*Problem to solve*
Copy the data. Keep every character as given.

*Source data*
$ cat src/rtl/mac_slice_pkg.sv
package mac_slice_pkg;
    typedef enum logic [1:0] {
        ALU_ADD = 2'b00,
        ALU_SUB = 2'b01,
        ALU_AND = 2'b10,
        ALU_XOR = 2'b11
    } alu_op_e;
endpackage

$ cat src/rtl/mac_pattern_cmp.sv
module mac_pattern_cmp #(
    parameter int P_W = 48
) (
    input  logic [P_W-1:0] value,
    input  logic [P_W-1:0] ref_val,
    input  logic [P_W-1:0] mask,
    output logic           hit
);
    // A mask bit of 1 removes that bit from the comparison.
    always_comb begin
        hit = ~|((value ^ ref_val) & ~mask);
    end
endmodule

*Reply to the task*
$ cat src/rtl/mac_slice_pkg.sv
package mac_slice_pkg;
    typedef enum logic [1:0] {
        ALU_ADD = 2'b00,
        ALU_SUB = 2'b01,
        ALU_AND = 2'b10,
        ALU_XOR = 2'b11
    } alu_op_e;
endpackage

$ cat src/rtl/mac_pattern_cmp.sv
module mac_pattern_cmp #(
    parameter int P_W = 48
) (
    input  logic [P_W-1:0] value,
    input  logic [P_W-1:0] ref_val,
    input  logic [P_W-1:0] mask,
    output logic           hit
);
    // A mask bit of 1 removes that bit from the comparison.
    always_comb begin
        hit = ~|((value ^ ref_val) & ~mask);
    end
endmodule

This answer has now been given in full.